--- START ---

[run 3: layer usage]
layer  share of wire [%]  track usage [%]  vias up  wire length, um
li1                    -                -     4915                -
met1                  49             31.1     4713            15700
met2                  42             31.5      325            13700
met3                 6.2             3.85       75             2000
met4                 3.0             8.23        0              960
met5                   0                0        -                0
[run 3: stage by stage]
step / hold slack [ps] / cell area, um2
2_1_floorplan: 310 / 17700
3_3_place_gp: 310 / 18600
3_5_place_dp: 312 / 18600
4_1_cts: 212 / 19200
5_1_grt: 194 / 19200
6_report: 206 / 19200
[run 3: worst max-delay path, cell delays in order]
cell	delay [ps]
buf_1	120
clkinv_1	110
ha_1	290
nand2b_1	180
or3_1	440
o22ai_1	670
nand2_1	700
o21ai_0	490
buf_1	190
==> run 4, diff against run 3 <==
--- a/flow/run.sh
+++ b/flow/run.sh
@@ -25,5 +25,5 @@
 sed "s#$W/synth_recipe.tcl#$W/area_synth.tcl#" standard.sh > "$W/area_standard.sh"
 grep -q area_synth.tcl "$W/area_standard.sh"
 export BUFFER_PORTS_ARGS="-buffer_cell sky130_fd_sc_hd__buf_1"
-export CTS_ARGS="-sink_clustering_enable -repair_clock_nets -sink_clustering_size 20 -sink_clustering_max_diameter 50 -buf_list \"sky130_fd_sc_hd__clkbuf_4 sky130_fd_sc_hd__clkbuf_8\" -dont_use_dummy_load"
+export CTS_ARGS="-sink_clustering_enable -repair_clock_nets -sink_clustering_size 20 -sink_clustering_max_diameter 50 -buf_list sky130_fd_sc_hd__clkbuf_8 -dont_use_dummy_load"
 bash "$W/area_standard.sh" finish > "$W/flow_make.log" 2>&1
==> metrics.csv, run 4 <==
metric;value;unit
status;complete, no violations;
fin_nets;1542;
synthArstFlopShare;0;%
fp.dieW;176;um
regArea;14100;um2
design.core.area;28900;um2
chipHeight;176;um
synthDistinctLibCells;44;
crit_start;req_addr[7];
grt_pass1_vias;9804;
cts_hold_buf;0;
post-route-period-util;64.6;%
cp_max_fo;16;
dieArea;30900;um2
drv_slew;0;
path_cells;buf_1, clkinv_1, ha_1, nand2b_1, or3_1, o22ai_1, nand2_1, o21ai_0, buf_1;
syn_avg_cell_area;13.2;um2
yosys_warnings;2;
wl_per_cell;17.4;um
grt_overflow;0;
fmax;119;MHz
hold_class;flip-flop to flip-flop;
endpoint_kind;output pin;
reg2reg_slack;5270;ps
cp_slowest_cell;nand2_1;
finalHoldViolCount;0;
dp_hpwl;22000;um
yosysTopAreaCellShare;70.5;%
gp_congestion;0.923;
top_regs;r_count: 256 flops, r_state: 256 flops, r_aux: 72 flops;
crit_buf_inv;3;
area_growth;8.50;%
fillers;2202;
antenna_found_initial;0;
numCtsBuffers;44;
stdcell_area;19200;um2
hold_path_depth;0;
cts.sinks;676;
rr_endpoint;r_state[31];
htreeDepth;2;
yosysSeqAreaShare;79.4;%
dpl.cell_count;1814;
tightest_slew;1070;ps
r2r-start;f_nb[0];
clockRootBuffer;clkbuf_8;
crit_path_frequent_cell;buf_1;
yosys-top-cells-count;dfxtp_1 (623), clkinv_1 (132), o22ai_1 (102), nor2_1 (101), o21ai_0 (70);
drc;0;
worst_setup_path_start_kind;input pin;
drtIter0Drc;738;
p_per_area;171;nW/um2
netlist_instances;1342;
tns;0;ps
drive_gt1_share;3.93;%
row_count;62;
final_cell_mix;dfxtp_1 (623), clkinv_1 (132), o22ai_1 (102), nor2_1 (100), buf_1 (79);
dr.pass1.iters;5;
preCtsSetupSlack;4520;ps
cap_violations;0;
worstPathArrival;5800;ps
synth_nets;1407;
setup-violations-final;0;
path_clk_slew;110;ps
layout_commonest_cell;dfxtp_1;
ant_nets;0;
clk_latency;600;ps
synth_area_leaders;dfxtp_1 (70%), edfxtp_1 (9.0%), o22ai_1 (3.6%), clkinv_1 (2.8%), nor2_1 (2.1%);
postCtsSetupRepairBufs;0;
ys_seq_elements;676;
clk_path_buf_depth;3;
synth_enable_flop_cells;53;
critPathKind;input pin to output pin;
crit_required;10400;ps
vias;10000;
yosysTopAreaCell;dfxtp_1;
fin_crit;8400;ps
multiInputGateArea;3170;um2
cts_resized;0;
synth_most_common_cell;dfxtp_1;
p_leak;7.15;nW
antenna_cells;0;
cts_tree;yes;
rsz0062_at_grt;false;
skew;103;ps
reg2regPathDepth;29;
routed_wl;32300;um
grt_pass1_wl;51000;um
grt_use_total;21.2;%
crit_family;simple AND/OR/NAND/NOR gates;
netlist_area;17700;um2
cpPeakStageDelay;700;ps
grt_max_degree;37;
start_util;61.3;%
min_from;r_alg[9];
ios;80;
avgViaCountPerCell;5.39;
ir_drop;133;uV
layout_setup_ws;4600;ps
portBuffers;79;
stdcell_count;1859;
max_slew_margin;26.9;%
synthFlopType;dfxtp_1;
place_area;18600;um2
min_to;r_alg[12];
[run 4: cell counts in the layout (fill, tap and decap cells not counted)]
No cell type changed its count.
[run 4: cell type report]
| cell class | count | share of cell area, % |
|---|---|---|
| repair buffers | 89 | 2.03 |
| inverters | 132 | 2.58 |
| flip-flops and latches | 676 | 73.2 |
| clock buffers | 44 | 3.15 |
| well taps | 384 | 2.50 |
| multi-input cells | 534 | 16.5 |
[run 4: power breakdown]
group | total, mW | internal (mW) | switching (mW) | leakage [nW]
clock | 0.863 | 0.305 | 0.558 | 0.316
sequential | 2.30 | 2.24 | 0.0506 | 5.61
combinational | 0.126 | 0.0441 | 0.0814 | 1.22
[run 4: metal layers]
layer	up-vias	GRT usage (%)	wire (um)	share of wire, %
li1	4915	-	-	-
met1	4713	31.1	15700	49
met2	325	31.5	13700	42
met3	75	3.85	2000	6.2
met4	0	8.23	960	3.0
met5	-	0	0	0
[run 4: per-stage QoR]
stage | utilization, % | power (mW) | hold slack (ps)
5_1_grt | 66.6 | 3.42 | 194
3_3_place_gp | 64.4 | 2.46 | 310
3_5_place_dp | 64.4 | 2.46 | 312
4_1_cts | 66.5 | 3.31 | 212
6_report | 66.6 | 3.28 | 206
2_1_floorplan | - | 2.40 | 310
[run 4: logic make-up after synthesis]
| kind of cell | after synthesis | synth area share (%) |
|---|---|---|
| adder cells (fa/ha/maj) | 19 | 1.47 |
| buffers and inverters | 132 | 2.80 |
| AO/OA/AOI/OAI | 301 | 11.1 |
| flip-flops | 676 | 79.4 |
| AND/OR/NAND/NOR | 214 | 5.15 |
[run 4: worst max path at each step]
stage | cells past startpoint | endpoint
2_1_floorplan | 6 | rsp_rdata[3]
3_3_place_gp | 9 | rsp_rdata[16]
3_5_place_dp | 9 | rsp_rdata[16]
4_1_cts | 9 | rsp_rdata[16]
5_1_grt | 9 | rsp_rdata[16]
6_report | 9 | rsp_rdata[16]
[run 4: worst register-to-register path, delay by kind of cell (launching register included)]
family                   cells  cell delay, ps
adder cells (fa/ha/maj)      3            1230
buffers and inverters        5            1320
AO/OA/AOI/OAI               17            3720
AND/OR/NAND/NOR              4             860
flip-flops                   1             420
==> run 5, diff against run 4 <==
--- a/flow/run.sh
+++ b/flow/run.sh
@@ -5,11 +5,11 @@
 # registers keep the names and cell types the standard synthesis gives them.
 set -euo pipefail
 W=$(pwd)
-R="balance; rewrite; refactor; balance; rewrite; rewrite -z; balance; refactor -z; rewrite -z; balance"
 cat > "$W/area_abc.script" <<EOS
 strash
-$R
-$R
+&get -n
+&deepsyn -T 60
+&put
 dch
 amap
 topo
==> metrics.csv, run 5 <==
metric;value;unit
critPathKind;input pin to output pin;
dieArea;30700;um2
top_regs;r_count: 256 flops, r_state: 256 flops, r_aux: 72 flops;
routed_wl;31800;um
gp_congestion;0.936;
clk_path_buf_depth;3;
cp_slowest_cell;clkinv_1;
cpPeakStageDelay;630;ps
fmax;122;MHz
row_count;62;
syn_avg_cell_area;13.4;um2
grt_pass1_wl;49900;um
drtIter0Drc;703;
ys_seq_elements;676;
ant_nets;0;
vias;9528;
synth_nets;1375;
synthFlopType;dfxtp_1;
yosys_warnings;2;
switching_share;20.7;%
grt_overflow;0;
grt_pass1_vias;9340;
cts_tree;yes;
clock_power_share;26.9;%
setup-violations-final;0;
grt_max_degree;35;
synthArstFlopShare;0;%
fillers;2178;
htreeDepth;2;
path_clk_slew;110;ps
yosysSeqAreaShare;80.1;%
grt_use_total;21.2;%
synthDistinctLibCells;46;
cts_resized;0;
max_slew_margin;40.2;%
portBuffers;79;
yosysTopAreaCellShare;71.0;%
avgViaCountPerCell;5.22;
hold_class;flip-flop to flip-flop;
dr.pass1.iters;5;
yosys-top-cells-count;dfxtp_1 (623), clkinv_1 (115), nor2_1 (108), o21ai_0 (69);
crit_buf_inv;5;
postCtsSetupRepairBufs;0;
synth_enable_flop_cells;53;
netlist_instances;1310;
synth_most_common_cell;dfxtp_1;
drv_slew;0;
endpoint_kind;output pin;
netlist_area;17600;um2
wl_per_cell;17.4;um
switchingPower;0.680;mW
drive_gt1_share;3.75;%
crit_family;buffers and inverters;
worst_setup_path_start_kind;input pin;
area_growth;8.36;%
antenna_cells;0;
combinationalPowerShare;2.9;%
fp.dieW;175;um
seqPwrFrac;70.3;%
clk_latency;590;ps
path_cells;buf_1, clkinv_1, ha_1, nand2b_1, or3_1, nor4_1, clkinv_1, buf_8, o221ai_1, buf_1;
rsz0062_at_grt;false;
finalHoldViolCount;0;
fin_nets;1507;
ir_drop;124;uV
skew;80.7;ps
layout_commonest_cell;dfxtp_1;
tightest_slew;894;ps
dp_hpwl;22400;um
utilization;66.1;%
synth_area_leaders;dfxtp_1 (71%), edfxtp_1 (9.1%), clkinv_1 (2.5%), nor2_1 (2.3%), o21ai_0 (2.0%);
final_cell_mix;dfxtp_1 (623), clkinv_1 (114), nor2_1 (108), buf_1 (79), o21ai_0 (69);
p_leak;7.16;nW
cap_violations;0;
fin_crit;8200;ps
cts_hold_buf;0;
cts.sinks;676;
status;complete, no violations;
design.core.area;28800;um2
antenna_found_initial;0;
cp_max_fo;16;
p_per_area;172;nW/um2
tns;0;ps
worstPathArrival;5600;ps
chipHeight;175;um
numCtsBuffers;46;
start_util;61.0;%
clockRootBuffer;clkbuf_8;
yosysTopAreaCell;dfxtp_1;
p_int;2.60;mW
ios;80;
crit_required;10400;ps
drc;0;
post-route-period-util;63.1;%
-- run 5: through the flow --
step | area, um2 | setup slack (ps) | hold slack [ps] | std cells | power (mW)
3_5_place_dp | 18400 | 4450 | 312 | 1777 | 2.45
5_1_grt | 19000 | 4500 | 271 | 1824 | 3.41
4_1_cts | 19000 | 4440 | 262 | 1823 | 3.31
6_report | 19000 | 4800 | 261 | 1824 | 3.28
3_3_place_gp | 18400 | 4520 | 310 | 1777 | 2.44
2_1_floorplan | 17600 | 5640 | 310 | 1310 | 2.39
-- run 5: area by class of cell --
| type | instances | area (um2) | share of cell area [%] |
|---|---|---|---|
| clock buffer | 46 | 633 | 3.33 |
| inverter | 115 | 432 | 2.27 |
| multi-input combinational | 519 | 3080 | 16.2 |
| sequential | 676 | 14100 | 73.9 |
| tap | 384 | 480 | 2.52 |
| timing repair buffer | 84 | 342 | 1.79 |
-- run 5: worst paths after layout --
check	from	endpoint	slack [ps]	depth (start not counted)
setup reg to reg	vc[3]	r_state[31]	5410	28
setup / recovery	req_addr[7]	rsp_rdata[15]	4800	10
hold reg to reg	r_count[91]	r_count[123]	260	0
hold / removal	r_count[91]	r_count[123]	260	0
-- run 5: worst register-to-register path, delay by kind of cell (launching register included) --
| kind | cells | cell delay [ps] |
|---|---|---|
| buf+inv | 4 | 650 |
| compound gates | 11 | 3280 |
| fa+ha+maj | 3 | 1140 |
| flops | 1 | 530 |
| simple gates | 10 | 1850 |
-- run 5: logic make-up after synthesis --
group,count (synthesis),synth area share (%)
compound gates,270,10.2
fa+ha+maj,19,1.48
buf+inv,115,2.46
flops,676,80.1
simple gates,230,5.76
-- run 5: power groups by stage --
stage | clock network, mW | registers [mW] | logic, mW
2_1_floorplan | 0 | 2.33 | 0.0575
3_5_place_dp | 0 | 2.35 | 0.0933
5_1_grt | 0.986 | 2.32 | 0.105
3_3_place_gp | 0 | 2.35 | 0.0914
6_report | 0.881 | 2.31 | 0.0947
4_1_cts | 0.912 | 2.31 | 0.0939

--- END ---

**What you are asked to do:** Look above for the line holding "netlist_area;17700;um2" and the line holding "group | total, mW", then output exactly those two lines and every line between them, nothing more.

**Solution below:**
netlist_area;17700;um2
cpPeakStageDelay;700;ps
grt_max_degree;37;
start_util;61.3;%
min_from;r_alg[9];
ios;80;
avgViaCountPerCell;5.39;
ir_drop;133;uV
layout_setup_ws;4600;ps
portBuffers;79;
stdcell_count;1859;
max_slew_margin;26.9;%
synthFlopType;dfxtp_1;
place_area;18600;um2
min_to;r_alg[12];
[run 4: cell counts in the layout (fill, tap and decap cells not counted)]
No cell type changed its count.
[run 4: cell type report]
| cell class | count | share of cell area, % |
|---|---|---|
| repair buffers | 89 | 2.03 |
| inverters | 132 | 2.58 |
| flip-flops and latches | 676 | 73.2 |
| clock buffers | 44 | 3.15 |
| well taps | 384 | 2.50 |
| multi-input cells | 534 | 16.5 |
[run 4: power breakdown]
group | total, mW | internal (mW) | switching (mW) | leakage [nW]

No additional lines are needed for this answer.